Unnamed: 0,firstName,lastName,customerName
0,Larry,Bott,"AV Stores, Co."
1,Gerard,Hernandez,Alpha Cognac
2,Foon Yue,Tseng,American Souvenirs Inc
3,Pamela,Castillo,Amica Models & Co.
4,Andy,Fixter,"Anna's Decorations, Ltd"
5,Gerard,Hernandez,Atelier graphique
6,Andy,Fixter,"Australian Collectables, Ltd"
7,Andy,Fixter,"Australian Collectors, Co."
8,Andy,Fixter,"Australian Gift Network, Co"
9,Gerard,Hernandez,Auto Associés & Cie.


## Level Up: Display the names of each product each employee has sold.

In [112]:
# Your code here
cur.execute('''select firstName, lastName, productName
                from employees e
                join customers c
                on e.employeeNumber = c.salesRepEmployeeNumber
                join 
                orders using(customerNumber)
                join 
                orderdetails using(orderNumber)
                join  
                products using(productCode)
                order by 1 asc;''')
df = pd.DataFrame(cur.fetchall())
df.columns = [i[0] for i in cur.description]
print(len(df))
df.head()
#df.firstName.unique()


2996


Unnamed: 0,firstName,lastName,productName
0,Andy,Fixter,1996 Moto Guzzi 1100i
1,Andy,Fixter,2003 Harley-Davidson Eagle Drag Bike
2,Andy,Fixter,P-51-D Mustang
3,Andy,Fixter,1936 Harley Davidson El Knucklehead
4,Andy,Fixter,1997 BMW R 1100 S


In [113]:
df.groupby(['firstName', 'lastName']).count()

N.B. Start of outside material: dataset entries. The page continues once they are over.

Background: an optimization exercise with open tools, aiming at small area, a short achievable clock period and few clock cycles per item. Do not read the settings as production practice. The RTL was checked by simulation tests, not by an equivalence proof against the original design. No activity file was given, so power comes from the tool's default toggle rates.

==> flow/design.v (outline; a module is shown in full before it is edited, if it fits) <==
// module ct128_sine_rom_e: 4299 lines
// module ct128_sine_rom_o: 4265 lines
// module ct128_osc: 361 lines
module ct128_osc (
    input  wire        clk,
    input  wire        rst,
    input  wire        in_valid,
    output wire        in_ready,
    input  wire [1:0]  in_mode,    
    input  wire [47:0] in_phi,     
    input  wire [47:0] in_pm,      
    input  wire [46:0] in_inc,     
    input  wire [15:0] in_pw,      
    output wire        out_valid,
    input  wire        out_ready,
    output wire [23:0] out_y       
);
  // ...
==> flow/run.sh <==
#!/bin/bash
# synth_recipe.tcl (not shown) runs the flow's synth.tcl, then flattens the netlist and writes it again
# the make line also repeats each setting of config.mk as NAME=value (left out here)
make -C /OpenROAD-flow-scripts/flow DESIGN_CONFIG=/design/flow/config.mk WORK_HOME=/design/flow/orfs CLKGATE_MAP_FILE= SYNTH_SCRIPT=/design/flow/synth_recipe.tcl finish
==> flow/config.mk <==
export PLATFORM = sky130hd
export DESIGN_NAME = ct128_osc
export DESIGN_NICKNAME = ct128_osc
export VERILOG_FILES = /design/flow/design.v
export SDC_FILE = /design/flow/constraint.sdc
export NUM_CORES = 4
export LEC_CHECK = 0
export ABC_CLOCK_PERIOD_IN_PS = 4500
export CAP_MARGIN = 20
export CORE_MARGIN = 2
export CORE_UTILIZATION = 35
export PLACE_DENSITY = 0.55
export SETUP_SLACK_MARGIN = 5
export SLEW_MARGIN = 20
export SYNTH_MEMORY_MAX_BITS = 65536
==> flow/constraint.sdc <==
create_clock -name core_clock -period 12.0 [get_ports {clk}]
set_input_delay 2.4000 -clock core_clock [delete_from_list [all_inputs] [get_ports {clk}]]
set_output_delay 2.4000 -clock core_clock [all_outputs]
set_load 0.01 [all_outputs]
==> impl_metrics.csv, run 1 <==
group,metric,value,unit
status,outcome,"complete, no violations",
clock_tree,cts_buffers,58,
power,p_leak,23.3,nW
global_routing,grt_max_degree,160,
global_routing,overflow,0,
sta,setup_slack,5580,ps
placement,place_congestion,1.06,
final_layout,clock_buffers,60,
placement,dp.cells,8950,
synthesis,synth_flop_cell,"edfxtp_1",
critical_path,r2r-end,"ea[23]",
final_layout,seq_share,23.3,%
critical_path,arrival,6880,ps
floorplan,die_width,403,um
floorplan,die_y,403,um
clock_tree,h-tree-depth,2,
clock_tree,cts_tree,"yes",
final_layout,layout_commonest_cell,"nand2_1",
critical_path,slowest_stage,"dfxtp_1",
critical_path,crit_path_frequent_cell,"buf_4",
global_routing,busiest_layer,"met2",
synthesis,synth_top_family_by_area,"compound AO/OA/AOI/OAI gates",
critical_path,cp.depth,18,
synthesis,muxShareOfSynthArea,4.28,%
synthesis,syn_inst,7095,
clock_tree,clock_sinks,484,
critical_path,reg2reg_slack,5580,ps
placement,portBuffers,166,
power,pwr-share-seq,20.9,%
final_layout,drive_gt1_share,7.36,%
Testbench counts, summed over its fixed seeds: cycles 9,958, items 9,600.
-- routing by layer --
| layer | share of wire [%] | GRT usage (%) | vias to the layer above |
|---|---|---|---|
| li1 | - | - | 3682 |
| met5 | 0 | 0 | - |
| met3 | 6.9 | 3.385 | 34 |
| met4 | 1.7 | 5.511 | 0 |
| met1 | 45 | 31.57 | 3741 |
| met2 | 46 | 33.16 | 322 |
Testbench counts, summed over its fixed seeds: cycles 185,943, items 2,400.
Context: an optimization exercise on an open-source flow, tuned for small area. The choices shown serve that exercise and are no tape-out recipe. Function was checked by simulation only, so behaviour that the tests miss may differ from the original. Power and IR drop assume default switching activity.

## cvu_pair
module cvu_pair (
    input  wire        clk,
    input  wire        rst,
    input  wire        sel,
    input  wire        we,
    input  wire [6:0]  addr,
    input  wire [31:0] wdata,
    output reg  [31:0] rdata,
    output wire [1:0]  done
);
export LEC_CHECK = 0
export CAP_MARGIN = 20
export CORE_MARGIN = 2
export CORE_UTILIZATION = 40
export CTS_BUF_LIST = sky130_fd_sc_hd__clkbuf_16
export CTS_CLUSTER_DIAMETER = 70
export CTS_CLUSTER_SIZE = 24
export PLACE_DENSITY = 0.75
export SLEW_MARGIN = 20
create_clock -name core_clock -period 10.0 [get_ports {clk}]
standard.sh (not shown) runs the stock make flow with config.mk's settings and CLKGATE_MAP_FILE= SYNTH_SCRIPT=/design/flow/synth_recipe.tcl, a recipe that flattens the netlist after the stock synthesis.
==> flow/flow/run.sh <==
#!/bin/bash
set -euo pipefail
W=$(pwd)

# Synthesis script: ORFS's synth.tcl with only its ABC call changed
sed 's|^  log_cmd abc {\*}\$abc_args$|  log_cmd abc {*}$lib_args {*}$lib_dont_use_args|' \
    "$FLOW_HOME/scripts/synth.tcl" > own_synth_body.tcl
grep -q '^  log_cmd abc {\*}\$lib_args {\*}\$lib_dont_use_args$' own_synth_body.tcl
sed "s|source \$::env(SCRIPTS_DIR)/synth.tcl|source $W/own_synth_body.tcl|" synth_recipe.tcl > own_synth.tcl
grep -q own_synth_body own_synth.tcl

# The standard synthesis, for its registers, in a folder of its own
sed "s|WORK_HOME=[^ ]*|WORK_HOME=$W/ref|" standard.sh > ref.sh
bash ref.sh synth > synth_ref.log 2>&1

# This flow's synthesis, where the layout continues from
sed "s|SYNTH_SCRIPT=[^ ]*|SYNTH_SCRIPT=$W/own_synth.tcl|" standard.sh > own.sh
grep -q "SYNTH_SCRIPT=$W/own_synth.tcl" own.sh
bash own.sh synth > synth_own.log 2>&1

regs() {
    grep -oE '^\s*sky130_fd_sc_hd__\S*(df|dl)\S*\s+\S+' "$1" | awk '{print $1, $2}' | sort
}
REF=ref/results/$FLOW_PLATFORM/cvu_pair/base/1_2_yosys.v
OWN=orfs/results/$FLOW_PLATFORM/cvu_pair/base/1_2_yosys.v
regs "$REF" > regs_ref.txt
regs "$OWN" > regs_own.txt
if [[ -s regs_ref.txt ]] && cmp -s regs_ref.txt regs_own.txt; then
    echo "registers match the standard synthesis ($(wc -l < regs_own.txt))" > regs_check.log
else
    echo "registers differ from the standard synthesis: using it" > regs_check.log
    rm -rf orfs
fi

# Ports get the smallest buffer; the repair steps size them up where needed
sed 's|"\${@:-finish}"|BUFFER_PORTS_ARGS="-buffer_cell sky130_fd_sc_hd__buf_1" "${@:-finish}"|' standard.sh > layout.sh
grep -q BUFFER_PORTS_ARGS layout.sh
bash layout.sh > layout.log 2>&1
The baseline finished with timing, DRC and antenna clean.
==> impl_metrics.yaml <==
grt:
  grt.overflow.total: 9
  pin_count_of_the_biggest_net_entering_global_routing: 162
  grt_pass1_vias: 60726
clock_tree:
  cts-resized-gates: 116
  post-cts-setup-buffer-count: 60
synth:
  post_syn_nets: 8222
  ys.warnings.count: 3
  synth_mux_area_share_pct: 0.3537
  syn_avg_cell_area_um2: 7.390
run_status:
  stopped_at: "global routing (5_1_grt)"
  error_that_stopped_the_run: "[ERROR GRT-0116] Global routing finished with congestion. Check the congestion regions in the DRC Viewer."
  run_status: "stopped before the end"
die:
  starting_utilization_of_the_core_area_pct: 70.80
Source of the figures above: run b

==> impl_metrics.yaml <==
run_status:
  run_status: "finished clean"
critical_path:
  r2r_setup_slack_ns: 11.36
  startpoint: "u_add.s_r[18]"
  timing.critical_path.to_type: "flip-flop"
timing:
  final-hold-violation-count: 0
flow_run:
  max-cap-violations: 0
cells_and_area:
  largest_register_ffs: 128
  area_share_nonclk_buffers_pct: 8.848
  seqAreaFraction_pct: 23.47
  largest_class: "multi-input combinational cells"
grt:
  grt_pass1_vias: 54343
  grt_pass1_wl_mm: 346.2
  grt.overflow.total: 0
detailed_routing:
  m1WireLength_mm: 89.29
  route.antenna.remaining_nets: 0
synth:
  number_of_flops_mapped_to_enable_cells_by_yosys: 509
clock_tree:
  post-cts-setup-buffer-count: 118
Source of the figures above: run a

Unnamed: 0_level_0,Unnamed: 1_level_0,productName
firstName,lastName,Unnamed: 2_level_1
Andy,Fixter,185
Barry,Jones,220
Foon Yue,Tseng,142
George,Vanauf,211
Gerard,Hernandez,396
Julie,Firrelli,124
Larry,Bott,236
Leslie,Jennings,331
Leslie,Thompson,114
Loui,Bondur,177


## Level Up: Display the Number of Products each Employee Has sold

In [102]:
cur.execute('''select firstName, lastName, count(productName) num_sold
                from employees e
                join customers c
                on e.employeeNumber = c.salesRepEmployeeNumber
                join 
                orders using(customerNumber)
                join
                orderdetails using(orderNumber)
                join 
                products using(productCode)
                group by 1
                order by 1 asc;''')
df = pd.DataFrame(cur.fetchall())
df.columns = [i[0] for i in cur.description]
print(len(df))
df.head(15)

14


Unnamed: 0,firstName,lastName,num_sold
0,Andy,Fixter,185
1,Barry,Jones,220
2,Foon Yue,Tseng,142
3,George,Vanauf,211
4,Gerard,Hernandez,396
5,Julie,Firrelli,124
6,Larry,Bott,236
7,Leslie,Thompson,445
8,Loui,Bondur,177
9,Mami,Nishi,137


## Summary

Congrats! You now know how to use Join statements, along with leveraging your foreign keys knowledge!